[Opening EXTRACTED INFORMATION section]

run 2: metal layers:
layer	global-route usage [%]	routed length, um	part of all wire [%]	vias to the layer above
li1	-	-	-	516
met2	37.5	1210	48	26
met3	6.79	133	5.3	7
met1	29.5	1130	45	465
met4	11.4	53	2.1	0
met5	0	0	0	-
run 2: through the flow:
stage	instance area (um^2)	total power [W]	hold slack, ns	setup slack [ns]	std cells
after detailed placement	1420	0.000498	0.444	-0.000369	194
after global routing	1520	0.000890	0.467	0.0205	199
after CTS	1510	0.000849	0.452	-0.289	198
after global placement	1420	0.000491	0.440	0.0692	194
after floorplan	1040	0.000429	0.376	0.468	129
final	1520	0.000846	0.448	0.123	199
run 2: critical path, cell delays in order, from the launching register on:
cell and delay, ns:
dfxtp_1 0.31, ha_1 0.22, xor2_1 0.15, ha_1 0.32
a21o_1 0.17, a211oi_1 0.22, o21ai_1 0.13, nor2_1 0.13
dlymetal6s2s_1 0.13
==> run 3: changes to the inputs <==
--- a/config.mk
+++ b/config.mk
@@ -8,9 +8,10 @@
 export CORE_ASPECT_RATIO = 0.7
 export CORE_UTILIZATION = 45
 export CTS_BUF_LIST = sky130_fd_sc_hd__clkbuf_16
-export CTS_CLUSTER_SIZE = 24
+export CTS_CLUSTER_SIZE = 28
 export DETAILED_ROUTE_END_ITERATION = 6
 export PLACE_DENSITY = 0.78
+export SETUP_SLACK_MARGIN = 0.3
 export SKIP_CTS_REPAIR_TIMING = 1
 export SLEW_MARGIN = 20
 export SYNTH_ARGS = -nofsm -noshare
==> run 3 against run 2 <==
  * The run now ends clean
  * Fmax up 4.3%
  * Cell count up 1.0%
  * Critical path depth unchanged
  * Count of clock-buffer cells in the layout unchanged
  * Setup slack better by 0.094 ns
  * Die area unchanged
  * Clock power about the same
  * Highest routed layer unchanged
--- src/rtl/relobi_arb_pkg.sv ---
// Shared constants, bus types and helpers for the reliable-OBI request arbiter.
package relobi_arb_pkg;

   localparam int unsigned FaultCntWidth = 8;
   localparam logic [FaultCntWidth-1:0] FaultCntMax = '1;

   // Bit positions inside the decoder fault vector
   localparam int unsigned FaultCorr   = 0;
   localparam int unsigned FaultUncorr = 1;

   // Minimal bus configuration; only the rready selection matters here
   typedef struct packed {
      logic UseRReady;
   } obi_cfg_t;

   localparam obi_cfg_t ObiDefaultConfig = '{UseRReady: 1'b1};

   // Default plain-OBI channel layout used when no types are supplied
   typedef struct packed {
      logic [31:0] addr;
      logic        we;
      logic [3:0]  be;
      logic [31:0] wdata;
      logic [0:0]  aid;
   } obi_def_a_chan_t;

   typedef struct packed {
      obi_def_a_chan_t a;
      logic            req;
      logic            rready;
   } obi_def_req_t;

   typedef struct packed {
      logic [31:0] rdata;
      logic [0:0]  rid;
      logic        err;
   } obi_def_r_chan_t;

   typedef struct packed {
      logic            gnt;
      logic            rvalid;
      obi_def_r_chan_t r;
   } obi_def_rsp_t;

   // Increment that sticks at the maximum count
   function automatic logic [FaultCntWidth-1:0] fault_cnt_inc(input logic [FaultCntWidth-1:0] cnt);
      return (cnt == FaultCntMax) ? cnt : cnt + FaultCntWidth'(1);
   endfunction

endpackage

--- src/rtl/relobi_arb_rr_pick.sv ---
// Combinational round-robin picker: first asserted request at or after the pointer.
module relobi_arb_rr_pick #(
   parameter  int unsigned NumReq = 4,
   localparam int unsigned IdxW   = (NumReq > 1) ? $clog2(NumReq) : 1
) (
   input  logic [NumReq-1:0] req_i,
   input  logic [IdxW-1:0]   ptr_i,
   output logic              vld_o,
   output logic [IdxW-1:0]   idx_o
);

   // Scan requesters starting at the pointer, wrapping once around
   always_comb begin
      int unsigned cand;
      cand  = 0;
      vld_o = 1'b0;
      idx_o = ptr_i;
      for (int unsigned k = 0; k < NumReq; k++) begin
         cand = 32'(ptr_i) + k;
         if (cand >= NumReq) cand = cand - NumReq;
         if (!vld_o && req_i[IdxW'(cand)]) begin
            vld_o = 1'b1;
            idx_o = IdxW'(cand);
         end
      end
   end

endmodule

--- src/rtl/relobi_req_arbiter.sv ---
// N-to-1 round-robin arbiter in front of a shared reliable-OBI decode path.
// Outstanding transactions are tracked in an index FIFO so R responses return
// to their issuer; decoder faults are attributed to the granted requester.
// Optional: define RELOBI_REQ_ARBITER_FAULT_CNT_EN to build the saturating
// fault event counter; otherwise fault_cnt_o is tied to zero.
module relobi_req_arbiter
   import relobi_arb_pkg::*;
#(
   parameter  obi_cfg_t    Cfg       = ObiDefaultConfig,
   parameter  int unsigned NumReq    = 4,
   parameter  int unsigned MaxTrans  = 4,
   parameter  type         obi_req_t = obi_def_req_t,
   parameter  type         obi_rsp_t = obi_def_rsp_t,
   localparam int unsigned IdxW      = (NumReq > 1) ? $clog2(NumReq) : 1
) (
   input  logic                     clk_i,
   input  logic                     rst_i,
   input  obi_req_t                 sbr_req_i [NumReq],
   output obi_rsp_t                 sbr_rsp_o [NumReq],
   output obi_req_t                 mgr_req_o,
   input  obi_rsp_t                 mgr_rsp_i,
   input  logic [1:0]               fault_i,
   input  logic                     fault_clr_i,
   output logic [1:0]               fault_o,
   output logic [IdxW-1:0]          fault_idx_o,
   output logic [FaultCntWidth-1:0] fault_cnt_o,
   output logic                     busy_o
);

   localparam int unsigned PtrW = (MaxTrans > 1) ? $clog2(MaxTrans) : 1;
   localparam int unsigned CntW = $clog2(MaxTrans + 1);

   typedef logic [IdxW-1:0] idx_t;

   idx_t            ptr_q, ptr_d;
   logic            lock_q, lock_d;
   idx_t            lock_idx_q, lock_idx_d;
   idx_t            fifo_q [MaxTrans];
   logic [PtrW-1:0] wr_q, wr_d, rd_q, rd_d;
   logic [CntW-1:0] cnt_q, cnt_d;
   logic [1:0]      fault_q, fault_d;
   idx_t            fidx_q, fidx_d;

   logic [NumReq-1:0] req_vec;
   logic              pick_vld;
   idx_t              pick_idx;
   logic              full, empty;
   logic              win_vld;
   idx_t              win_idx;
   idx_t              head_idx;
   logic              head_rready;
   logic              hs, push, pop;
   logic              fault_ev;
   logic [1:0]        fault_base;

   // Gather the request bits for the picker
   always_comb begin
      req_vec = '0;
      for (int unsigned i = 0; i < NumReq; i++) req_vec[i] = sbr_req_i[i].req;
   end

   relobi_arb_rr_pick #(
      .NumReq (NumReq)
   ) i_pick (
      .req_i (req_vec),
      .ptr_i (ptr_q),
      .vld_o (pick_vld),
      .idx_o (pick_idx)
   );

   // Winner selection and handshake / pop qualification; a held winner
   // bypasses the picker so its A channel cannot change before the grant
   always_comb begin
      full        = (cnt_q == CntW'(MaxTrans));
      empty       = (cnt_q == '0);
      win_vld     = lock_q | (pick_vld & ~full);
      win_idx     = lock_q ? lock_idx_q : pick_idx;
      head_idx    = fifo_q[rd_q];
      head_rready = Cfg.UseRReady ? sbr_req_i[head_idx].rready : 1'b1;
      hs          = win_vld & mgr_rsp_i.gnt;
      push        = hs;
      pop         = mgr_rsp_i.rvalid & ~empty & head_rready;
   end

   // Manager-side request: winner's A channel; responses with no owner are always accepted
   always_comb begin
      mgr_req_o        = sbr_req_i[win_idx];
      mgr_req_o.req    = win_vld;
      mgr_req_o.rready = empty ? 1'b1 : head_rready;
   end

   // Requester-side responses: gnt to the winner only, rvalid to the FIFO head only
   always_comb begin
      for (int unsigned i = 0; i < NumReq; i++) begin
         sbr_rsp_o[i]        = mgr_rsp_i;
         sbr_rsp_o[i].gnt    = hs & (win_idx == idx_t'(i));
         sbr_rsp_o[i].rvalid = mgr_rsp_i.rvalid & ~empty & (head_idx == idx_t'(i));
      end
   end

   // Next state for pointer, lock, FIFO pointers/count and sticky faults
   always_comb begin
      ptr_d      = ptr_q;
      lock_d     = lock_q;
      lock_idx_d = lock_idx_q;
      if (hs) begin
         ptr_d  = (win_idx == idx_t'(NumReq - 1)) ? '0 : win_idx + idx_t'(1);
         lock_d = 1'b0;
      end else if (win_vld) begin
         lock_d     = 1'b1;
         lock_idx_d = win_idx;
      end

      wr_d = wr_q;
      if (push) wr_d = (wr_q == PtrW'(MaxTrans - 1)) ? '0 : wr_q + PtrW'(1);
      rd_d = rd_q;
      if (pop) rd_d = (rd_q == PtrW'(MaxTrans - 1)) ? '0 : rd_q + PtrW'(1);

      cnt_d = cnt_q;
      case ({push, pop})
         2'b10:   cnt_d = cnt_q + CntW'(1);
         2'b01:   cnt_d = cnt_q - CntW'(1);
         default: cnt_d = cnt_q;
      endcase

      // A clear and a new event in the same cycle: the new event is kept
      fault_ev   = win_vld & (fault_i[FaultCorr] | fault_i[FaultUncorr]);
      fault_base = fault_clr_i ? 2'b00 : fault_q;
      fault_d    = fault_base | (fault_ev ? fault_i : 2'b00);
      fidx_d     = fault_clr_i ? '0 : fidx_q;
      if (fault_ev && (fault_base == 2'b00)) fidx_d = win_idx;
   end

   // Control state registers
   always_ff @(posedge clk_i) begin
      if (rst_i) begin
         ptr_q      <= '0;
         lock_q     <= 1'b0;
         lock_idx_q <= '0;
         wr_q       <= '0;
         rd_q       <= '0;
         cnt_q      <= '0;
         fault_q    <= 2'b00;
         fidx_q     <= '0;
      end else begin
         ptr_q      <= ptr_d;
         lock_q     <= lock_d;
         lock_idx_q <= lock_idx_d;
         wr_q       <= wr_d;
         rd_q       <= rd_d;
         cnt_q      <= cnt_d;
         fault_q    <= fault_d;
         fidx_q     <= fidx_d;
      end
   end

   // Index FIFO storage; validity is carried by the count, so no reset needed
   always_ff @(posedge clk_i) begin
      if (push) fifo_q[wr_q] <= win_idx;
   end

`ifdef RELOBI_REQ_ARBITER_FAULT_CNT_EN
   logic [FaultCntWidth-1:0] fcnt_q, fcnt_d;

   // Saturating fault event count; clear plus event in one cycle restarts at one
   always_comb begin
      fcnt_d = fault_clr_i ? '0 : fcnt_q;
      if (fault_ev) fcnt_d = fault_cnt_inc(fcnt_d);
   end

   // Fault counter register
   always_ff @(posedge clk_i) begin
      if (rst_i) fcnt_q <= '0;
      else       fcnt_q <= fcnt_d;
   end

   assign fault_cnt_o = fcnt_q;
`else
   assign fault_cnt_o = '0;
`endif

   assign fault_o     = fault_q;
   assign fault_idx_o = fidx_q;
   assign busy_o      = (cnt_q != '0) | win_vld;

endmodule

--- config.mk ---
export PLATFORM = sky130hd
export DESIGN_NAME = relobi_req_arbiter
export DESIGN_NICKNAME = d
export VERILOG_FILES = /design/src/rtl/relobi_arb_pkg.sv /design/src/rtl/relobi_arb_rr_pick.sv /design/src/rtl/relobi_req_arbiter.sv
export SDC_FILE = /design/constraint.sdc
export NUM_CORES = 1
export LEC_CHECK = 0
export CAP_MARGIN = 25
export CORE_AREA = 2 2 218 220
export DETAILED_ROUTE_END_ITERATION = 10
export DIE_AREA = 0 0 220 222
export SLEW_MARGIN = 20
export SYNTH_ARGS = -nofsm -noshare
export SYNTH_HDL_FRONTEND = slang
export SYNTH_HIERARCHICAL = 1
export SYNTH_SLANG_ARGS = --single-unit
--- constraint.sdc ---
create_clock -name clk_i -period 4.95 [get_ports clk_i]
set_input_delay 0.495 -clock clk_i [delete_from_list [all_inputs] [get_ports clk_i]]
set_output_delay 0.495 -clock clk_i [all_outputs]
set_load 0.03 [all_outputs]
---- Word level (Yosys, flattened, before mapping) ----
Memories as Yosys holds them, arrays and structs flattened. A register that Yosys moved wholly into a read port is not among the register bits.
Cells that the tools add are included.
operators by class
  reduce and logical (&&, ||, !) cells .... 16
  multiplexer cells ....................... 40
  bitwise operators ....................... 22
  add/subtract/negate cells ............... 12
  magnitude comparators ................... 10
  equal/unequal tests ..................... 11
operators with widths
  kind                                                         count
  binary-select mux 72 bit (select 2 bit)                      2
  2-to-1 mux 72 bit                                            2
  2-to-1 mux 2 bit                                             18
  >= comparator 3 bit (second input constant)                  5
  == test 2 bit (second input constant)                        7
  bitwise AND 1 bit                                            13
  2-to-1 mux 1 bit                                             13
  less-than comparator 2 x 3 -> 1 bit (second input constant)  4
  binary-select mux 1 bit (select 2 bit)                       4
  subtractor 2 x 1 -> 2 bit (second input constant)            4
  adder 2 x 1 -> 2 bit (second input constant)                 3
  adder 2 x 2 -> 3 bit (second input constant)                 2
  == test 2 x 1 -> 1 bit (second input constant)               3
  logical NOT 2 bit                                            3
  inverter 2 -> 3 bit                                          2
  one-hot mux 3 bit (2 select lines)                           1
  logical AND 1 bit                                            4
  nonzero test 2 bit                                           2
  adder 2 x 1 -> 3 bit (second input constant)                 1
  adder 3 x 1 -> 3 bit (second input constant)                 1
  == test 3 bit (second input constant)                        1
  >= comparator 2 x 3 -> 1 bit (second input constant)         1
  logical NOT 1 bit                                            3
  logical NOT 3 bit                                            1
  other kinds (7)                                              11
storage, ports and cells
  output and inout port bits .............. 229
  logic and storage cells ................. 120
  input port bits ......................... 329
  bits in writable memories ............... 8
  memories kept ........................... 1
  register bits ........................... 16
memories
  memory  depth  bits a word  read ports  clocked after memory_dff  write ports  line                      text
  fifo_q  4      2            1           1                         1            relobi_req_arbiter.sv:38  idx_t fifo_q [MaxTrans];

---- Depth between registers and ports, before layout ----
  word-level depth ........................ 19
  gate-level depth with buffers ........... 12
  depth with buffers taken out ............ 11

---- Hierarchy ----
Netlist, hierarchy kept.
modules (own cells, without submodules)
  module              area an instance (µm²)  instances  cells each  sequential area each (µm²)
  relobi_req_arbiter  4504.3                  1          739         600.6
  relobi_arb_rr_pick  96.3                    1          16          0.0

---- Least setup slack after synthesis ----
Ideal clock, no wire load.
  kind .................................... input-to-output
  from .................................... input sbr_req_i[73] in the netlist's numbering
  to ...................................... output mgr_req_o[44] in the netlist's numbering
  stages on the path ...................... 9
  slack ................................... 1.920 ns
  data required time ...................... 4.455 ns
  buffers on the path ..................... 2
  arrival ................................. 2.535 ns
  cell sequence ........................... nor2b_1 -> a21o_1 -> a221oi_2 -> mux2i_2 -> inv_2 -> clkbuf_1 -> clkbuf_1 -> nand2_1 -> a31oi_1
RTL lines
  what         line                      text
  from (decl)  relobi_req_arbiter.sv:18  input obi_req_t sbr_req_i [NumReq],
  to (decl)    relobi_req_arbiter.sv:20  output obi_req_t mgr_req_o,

[Closing EXTRACTED INFORMATION section]

-- ABOUT THIS EXERCISE --
Begin at the line above that has "export PLACE_DENSITY = 0.78" and stop after the line that has "count up 1.0%", copying each line exactly and adding nothing else.

-- OUTPUT --
 export PLACE_DENSITY = 0.78
+export SETUP_SLACK_MARGIN = 0.3
 export SKIP_CTS_REPAIR_TIMING = 1
 export SLEW_MARGIN = 20
 export SYNTH_ARGS = -nofsm -noshare
==> run 3 against run 2 <==
  * The run now ends clean
  * Fmax up 4.3%
  * Cell count up 1.0%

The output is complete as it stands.